The PFC is a key regulatory region implicated in a number of behaviors, including working memory, decision-making, goal-directed behaviors, and social behaviors [44-46]. Additionally, the PFC is connected with several cortical and subcortical regions of the brain, including the nucleus accumbens, amygdala, and hypothalamus and regions of the cortex that process motor and sensory inputs and motor responses [58-60]. In this sense, it has been recently reviewed that the AuCx connects and underlies some functions of the PFC [61]. Here we showed that PAS induced increase neuronal activation reflected by Arc-labeled cells of the three different categories that revealed that independently of the prehousing conditions, mice were able to perceive the auditory stimuli during the behavioral challenge with the strongest effect on the category of intense Arc-labeled cells. Interestingly, it has been shown that the PFC in humans is activated after hearing classical music [62]. Moreover, PFC is influenced by patterned auditory stimuli because it is connected to inner structures of the brain such as structures of the limbic system such as the amygdala and hippocampus, brain regions implicated with emotional regulation [63].

Thus, the data derived from our study provide support to previous reports that suggest that the limbic areas show connectivity and are activated or deactivated to counteract the effects of acute stress [64-68]. In this regard, the stronger connectivity between the PFC and the DG is important to improve adverse behavioral inhibition [69-71]. Also, our results regarding the effects of PAS and ENR may indicate the importance of the PFC in adapting to challenging situations (i.e., [69-71]). Although this assessment is interesting, it should be evaluated in a specific study with a more complete battery of behavioral tests. However, it is important to note that ENR induces neuroplastic- and neurochemistry-related changes to cope against the effects of stress [1, 2, 4–6, 47]. Thus, ENR could make the brain more flexible (i.e., [48]) to favor its capability to perceive patterned auditory stimuli under challenge conditions to deal successfully with stress. Moreover, it is important to note that the effects observed in our study cannot be explained by significant changes in the hypothalamic-pituitary-amygdala (HPA) axis in terms of the levels of corticosterone; thus, additional studies may be necessary to study additional markers of HPA axis. Also, our study cannot explain the beneficial effects of PAS in ENR mice exposed to an additional PAS during FST by increased levels of BDNF nor by increased levels of DCX neurons, as was previously reported in Sprague–Dawley rats exposed to PAS from the postnatal day 1 [54].

5. Conclusion

Finally, our study shows that preexposure to PAS does not exert a reversal of despair-like behavior in parallel with the differential neuronal activation of the PFC without affecting activation in the DG. Moreover, the combination PAS-ENR with a short exposure to an additional PAS episode during an emotional challenge, represented in this study by the FST, exhibited a higher protection against adverse behavioral challenges, such as acute stress with increased neuronal activation in the PFC and with decreased neuronal activation in the DG. Thus, it is possible that ENR promotes flexibility of the brain to learn (i.e., [48]) patterned auditory stimuli, which may be perceived and evoked under challenge conditions, to deal successfully with stress.
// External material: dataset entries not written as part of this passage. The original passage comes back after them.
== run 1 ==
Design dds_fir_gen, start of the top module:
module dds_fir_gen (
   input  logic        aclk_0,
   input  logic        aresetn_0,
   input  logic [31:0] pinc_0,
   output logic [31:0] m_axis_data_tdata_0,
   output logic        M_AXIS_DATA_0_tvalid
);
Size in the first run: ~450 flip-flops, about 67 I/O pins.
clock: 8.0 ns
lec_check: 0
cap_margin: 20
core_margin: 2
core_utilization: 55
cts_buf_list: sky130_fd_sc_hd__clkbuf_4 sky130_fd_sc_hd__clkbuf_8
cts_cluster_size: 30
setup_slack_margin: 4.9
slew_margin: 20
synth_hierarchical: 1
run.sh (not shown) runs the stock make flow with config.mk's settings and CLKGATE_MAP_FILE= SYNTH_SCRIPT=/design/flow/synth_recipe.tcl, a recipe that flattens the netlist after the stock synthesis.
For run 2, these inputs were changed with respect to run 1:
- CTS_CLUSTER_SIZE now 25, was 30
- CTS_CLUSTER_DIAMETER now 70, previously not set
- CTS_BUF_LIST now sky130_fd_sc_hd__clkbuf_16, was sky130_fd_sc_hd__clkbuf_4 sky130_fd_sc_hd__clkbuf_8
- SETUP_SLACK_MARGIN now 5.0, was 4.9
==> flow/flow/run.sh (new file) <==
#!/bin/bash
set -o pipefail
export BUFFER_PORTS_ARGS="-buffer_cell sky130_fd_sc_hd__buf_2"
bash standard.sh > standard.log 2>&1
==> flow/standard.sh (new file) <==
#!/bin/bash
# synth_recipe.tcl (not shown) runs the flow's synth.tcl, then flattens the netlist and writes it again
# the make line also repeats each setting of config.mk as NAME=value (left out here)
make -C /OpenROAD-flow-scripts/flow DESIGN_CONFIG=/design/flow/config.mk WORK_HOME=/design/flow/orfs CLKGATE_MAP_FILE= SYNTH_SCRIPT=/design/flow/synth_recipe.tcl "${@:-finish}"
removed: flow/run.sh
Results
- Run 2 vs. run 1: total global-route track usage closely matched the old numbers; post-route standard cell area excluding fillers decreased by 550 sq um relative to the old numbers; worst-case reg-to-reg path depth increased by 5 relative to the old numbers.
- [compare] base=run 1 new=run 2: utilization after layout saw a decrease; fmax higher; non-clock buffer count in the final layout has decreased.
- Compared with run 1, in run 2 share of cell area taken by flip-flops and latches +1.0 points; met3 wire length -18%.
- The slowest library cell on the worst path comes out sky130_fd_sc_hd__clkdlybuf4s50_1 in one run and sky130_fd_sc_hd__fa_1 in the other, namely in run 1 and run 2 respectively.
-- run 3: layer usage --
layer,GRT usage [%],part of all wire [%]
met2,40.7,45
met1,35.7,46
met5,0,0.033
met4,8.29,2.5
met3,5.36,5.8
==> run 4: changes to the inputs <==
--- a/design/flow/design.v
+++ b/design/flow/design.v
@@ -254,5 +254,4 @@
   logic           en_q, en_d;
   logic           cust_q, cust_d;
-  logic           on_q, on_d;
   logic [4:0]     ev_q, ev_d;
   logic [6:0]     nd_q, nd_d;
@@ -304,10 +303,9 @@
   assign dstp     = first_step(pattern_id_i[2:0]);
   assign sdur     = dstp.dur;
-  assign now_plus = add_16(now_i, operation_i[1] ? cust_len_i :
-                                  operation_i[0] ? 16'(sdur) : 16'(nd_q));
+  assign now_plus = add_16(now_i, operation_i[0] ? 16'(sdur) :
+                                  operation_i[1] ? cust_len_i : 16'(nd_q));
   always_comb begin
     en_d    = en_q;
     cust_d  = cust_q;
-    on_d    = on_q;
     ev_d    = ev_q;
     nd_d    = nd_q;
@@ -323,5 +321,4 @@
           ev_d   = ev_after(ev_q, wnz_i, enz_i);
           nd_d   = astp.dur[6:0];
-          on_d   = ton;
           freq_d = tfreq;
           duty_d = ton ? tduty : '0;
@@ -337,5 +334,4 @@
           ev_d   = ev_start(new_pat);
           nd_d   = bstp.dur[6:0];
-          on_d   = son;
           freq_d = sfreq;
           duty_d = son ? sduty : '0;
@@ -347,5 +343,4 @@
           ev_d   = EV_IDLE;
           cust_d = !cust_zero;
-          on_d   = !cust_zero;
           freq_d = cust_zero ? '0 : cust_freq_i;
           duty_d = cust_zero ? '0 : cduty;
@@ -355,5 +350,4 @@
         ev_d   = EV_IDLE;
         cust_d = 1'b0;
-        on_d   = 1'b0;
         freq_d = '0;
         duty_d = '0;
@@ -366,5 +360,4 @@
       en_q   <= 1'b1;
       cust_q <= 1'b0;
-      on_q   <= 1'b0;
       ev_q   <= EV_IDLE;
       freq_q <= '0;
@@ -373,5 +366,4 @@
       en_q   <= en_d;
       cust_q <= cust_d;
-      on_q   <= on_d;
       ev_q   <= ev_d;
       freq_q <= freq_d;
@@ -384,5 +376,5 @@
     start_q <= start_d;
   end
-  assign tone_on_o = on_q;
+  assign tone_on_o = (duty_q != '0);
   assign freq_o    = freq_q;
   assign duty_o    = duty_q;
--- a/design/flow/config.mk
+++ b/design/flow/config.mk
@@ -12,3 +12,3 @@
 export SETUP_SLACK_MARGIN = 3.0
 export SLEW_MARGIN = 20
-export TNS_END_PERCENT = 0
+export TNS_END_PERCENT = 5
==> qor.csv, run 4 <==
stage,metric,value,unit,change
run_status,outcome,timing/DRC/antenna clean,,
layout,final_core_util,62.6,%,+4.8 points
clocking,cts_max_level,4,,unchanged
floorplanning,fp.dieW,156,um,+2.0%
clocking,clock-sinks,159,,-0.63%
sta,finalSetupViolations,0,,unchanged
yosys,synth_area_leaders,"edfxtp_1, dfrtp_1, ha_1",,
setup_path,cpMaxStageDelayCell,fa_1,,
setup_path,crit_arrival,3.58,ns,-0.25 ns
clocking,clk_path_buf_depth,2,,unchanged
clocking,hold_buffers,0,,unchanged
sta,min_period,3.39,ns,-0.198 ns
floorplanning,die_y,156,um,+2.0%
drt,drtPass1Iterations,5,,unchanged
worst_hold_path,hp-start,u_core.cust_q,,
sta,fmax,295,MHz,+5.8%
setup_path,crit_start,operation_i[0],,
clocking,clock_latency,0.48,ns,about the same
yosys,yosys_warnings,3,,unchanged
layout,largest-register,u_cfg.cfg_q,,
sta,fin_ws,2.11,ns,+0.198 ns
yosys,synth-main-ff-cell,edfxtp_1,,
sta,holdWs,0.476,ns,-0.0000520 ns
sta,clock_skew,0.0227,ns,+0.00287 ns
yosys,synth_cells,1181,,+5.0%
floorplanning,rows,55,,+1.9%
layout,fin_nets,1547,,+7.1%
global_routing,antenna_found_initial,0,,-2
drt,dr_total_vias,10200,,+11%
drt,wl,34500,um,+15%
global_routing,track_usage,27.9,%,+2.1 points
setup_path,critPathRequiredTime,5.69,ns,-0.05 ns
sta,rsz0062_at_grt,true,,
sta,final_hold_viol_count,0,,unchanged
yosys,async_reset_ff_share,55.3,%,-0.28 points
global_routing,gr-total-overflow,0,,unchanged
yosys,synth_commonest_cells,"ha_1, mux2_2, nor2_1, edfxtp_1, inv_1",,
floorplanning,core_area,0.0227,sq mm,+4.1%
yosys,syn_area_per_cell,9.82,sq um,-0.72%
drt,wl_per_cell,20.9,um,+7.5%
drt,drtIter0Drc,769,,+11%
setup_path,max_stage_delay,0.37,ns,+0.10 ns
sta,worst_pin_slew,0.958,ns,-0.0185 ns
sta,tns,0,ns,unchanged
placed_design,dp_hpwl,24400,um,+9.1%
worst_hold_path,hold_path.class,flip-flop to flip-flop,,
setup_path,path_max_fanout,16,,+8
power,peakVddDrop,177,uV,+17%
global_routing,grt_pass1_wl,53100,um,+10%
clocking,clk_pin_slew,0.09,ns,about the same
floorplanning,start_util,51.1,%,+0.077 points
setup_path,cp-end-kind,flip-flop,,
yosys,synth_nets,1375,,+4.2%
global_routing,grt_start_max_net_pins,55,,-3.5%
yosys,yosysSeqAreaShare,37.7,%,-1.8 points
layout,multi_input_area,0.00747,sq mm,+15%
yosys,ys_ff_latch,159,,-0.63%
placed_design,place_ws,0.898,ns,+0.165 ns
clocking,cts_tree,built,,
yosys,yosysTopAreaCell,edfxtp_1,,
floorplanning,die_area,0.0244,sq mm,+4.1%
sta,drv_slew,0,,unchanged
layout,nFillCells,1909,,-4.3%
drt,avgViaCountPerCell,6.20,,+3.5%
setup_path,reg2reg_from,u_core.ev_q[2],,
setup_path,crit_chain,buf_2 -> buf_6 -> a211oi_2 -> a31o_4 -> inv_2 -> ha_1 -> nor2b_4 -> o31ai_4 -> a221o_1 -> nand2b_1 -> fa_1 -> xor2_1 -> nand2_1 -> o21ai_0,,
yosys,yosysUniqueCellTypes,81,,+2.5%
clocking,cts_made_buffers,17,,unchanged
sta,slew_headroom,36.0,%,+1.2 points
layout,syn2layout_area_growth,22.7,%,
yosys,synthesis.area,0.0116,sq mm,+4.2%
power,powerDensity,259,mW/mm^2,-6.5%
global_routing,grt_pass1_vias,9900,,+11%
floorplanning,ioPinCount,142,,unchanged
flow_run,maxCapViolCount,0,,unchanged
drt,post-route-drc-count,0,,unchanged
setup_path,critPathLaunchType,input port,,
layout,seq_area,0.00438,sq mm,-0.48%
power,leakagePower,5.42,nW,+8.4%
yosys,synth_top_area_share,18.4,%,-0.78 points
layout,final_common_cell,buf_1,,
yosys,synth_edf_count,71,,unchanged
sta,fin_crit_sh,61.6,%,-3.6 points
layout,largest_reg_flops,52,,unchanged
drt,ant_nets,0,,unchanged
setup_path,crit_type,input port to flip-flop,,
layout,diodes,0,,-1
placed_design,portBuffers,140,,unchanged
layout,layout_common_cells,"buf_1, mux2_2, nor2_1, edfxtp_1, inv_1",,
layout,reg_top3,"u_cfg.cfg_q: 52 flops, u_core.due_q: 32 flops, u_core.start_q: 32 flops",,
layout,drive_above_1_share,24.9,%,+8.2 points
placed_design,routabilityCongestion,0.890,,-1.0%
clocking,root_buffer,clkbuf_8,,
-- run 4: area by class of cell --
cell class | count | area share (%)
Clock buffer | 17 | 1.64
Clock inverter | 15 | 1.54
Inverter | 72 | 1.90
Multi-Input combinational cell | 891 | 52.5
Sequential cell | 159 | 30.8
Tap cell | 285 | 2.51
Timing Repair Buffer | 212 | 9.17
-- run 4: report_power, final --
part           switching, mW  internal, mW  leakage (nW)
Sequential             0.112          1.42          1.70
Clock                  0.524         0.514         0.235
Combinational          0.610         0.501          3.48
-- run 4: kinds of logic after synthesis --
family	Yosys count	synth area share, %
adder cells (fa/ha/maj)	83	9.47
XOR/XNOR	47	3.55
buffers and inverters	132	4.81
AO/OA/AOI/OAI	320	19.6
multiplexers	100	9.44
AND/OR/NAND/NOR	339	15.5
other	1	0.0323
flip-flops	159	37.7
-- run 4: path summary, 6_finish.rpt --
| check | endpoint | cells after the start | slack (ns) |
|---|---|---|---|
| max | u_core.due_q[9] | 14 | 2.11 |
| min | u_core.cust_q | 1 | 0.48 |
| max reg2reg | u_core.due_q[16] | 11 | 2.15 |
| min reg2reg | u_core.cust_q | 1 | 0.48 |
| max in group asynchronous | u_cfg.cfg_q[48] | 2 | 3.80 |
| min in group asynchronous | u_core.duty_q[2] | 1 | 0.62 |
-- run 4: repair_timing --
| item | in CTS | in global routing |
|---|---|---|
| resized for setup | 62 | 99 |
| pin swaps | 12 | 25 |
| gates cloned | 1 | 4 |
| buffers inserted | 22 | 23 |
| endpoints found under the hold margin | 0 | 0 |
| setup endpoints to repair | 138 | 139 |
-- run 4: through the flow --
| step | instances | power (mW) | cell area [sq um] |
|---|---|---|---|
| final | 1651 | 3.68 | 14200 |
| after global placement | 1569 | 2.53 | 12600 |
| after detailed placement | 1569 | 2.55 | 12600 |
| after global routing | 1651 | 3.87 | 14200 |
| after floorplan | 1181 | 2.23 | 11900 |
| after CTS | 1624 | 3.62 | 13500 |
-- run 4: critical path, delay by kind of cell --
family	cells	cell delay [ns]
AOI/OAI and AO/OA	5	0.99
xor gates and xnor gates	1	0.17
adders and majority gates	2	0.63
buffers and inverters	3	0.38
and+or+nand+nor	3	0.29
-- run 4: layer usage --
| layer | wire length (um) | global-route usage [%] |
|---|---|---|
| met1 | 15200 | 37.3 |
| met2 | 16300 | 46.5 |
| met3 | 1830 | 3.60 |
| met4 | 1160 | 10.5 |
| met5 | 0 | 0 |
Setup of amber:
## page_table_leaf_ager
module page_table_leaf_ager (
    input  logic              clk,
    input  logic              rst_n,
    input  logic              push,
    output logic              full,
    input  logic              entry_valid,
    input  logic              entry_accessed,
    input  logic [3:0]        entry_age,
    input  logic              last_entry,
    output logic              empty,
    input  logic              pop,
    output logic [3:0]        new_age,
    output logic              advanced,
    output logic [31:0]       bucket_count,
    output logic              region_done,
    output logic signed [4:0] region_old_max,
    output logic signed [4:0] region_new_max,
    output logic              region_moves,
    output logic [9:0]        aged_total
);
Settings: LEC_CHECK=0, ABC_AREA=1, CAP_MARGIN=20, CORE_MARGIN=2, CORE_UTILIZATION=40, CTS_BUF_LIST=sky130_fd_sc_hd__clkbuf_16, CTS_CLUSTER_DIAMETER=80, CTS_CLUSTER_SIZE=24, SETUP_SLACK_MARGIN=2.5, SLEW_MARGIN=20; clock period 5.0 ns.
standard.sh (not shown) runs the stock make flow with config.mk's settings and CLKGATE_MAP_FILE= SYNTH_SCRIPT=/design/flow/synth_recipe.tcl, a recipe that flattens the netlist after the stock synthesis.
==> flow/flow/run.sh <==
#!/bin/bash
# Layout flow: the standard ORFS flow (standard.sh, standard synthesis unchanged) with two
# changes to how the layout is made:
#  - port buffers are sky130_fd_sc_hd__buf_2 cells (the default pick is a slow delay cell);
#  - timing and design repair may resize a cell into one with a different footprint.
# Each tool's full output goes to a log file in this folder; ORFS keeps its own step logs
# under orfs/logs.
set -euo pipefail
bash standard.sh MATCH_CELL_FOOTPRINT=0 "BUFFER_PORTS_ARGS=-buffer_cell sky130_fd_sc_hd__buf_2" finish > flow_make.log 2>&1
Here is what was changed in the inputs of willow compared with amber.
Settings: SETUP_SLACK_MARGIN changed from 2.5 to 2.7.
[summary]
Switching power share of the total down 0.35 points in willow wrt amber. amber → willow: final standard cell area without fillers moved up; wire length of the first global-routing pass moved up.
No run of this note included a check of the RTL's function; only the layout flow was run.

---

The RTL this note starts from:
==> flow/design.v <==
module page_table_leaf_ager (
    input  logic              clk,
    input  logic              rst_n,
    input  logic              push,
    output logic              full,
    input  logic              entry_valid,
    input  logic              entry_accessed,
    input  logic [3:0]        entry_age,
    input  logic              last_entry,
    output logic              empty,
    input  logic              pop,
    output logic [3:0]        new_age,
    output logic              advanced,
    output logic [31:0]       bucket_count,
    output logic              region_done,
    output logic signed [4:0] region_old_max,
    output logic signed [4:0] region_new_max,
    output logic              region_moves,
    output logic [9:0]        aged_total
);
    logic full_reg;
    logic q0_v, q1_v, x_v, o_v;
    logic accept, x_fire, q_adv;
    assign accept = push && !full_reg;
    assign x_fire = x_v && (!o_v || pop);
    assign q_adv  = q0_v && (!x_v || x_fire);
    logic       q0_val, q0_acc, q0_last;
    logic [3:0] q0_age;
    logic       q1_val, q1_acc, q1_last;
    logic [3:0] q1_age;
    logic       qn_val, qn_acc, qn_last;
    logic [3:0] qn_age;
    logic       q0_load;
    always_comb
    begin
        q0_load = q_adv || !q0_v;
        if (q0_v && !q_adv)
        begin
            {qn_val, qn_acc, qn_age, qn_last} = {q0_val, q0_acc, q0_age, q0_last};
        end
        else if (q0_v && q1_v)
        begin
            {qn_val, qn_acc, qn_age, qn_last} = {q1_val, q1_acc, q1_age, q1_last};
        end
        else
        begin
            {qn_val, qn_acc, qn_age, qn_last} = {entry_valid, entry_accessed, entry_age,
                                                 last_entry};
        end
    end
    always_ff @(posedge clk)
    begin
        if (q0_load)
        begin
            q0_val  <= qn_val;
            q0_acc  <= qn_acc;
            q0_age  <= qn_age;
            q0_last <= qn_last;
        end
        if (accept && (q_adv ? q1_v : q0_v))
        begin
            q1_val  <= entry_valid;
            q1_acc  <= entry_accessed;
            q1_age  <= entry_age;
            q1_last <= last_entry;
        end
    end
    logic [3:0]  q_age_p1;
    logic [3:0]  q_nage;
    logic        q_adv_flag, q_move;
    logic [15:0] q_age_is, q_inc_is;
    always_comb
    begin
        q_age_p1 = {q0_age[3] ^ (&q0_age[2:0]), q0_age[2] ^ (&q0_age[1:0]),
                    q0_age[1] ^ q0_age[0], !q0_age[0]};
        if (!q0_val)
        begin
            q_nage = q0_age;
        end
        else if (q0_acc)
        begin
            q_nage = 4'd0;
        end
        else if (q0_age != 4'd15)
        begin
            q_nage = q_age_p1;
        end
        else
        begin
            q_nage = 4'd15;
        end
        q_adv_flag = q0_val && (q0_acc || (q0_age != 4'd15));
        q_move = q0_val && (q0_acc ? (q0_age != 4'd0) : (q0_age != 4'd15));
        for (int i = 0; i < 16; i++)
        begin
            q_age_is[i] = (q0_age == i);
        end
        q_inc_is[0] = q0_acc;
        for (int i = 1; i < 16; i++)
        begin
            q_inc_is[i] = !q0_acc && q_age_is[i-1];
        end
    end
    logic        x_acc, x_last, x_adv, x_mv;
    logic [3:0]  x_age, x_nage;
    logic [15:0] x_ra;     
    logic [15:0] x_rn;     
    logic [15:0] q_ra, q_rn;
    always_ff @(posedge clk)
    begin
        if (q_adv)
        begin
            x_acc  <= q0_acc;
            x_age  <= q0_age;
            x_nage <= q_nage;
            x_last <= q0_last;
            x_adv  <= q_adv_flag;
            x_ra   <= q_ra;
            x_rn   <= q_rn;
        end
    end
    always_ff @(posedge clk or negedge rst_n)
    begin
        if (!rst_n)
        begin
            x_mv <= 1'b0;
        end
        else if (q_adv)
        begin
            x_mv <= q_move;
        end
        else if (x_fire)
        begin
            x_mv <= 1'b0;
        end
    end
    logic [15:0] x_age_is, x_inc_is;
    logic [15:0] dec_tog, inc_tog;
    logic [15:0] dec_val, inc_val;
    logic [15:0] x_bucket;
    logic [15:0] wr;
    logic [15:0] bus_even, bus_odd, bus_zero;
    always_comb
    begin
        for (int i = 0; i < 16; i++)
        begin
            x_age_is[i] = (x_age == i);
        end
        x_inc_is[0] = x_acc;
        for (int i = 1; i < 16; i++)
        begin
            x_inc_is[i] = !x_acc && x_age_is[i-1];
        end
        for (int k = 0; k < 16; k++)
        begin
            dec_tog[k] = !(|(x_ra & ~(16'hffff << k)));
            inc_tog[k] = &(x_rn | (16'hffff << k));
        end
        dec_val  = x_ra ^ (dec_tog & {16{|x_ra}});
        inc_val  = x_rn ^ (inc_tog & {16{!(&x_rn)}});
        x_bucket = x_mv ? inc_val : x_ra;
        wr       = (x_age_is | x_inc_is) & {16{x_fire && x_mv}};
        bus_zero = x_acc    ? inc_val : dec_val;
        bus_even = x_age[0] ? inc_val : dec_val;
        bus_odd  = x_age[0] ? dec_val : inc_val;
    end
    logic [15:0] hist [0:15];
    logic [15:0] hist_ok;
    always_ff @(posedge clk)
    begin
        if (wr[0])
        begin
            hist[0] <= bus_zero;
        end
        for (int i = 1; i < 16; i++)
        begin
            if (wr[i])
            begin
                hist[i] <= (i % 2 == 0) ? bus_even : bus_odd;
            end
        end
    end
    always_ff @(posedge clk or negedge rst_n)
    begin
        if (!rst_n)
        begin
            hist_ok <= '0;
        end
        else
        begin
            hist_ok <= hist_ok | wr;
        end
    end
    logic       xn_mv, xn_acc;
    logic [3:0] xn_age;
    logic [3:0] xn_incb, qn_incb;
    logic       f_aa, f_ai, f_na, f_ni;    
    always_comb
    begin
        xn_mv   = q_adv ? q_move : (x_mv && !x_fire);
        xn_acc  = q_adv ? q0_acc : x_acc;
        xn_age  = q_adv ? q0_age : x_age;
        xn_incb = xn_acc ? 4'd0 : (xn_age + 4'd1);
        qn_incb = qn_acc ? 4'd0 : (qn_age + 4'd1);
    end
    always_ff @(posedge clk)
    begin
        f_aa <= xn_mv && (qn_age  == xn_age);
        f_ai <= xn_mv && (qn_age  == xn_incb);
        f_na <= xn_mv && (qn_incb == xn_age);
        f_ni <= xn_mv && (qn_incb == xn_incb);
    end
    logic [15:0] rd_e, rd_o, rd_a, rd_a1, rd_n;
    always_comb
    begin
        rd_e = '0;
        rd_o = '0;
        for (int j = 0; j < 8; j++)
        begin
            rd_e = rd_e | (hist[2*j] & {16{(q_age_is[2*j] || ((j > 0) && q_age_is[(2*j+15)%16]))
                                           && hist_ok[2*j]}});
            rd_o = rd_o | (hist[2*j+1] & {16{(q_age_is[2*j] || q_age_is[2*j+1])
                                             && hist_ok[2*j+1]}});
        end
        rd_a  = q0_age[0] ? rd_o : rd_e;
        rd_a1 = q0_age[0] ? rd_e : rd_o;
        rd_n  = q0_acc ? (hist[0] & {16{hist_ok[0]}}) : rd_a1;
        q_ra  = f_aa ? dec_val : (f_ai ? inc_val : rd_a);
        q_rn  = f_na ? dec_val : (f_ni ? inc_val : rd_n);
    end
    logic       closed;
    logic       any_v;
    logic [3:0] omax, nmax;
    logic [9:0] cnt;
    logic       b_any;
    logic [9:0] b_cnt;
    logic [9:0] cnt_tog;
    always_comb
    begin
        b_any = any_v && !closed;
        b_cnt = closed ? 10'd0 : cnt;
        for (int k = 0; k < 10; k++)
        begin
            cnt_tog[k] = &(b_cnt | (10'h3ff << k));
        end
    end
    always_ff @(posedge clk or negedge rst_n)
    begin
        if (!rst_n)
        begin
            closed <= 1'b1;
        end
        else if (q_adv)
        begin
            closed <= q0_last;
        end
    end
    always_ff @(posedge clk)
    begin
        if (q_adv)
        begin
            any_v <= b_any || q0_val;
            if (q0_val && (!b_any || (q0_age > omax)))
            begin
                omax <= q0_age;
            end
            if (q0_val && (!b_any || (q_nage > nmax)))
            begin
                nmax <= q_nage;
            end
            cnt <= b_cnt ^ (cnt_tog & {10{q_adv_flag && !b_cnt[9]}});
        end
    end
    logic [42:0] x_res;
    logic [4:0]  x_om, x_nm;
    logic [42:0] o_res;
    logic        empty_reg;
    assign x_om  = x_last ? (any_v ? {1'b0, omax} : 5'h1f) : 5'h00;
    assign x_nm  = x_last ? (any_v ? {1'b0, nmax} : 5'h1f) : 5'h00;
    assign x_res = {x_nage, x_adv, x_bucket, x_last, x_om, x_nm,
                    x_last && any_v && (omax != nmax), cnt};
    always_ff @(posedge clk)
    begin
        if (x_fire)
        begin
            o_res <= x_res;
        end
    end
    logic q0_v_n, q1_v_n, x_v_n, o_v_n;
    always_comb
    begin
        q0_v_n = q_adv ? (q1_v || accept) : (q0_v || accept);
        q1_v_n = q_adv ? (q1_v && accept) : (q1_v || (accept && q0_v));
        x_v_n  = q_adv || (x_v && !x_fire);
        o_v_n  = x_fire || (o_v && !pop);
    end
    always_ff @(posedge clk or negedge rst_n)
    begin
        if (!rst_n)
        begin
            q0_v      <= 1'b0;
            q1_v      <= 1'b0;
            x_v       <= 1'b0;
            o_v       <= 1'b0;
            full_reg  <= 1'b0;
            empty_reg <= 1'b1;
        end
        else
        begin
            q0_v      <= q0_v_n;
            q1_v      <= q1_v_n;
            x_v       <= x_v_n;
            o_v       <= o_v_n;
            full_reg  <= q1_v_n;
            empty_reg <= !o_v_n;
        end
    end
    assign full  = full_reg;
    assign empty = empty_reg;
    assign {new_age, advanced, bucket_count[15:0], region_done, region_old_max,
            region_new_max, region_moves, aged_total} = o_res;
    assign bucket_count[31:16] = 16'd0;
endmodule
Background: an optimization exercise with open tools, aiming at a short achievable clock period and few clock cycles. Do not read the settings as production practice.
In this exercise RTL edits were held to simulation tests only and were not proved equivalent to the original.
No activity file was given, so power comes from the tool's default toggle rates.

`flow/config.mk`:
```
export PLATFORM = sky130hd
export DESIGN_NAME = lc3b_core
export DESIGN_NICKNAME = lc3b_core
export VERILOG_FILES = /design/flow/design.v
export SDC_FILE = /design/flow/constraint.sdc
export NUM_CORES = 4
export LEC_CHECK = 0
export ABC_CLOCK_PERIOD_IN_PS = 2500
export CAP_MARGIN = 20
export CORE_MARGIN = 2
export CORE_UTILIZATION = 40
export SETUP_SLACK_MARGIN = 5
export SLEW_MARGIN = 20
export SYNTH_MEMORY_MAX_BITS = 8192
export TNS_END_PERCENT = 100
```
`flow/constraint.sdc`:
```
create_clock -name core_clock -period 8.0 [get_ports {clk}]
set_input_delay 1.6000 -clock core_clock [delete_from_list [all_inputs] [get_ports {clk}]]
set_output_delay 1.6000 -clock core_clock [all_outputs]
set_load 0.01 [all_outputs]
```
Although this idea is suggestive, it remains to be tested. Nevertheless, our data indicate that ENR housing together with PAS prevents the occurrence of despair-like behavior when an additional exposure to PAS is present during the behavioral task in male adult Balb/C mice. However, it is worth pursuing the medical relevance of PAS as an intervention or in combination with positive environmental modifications to aid in treating depression.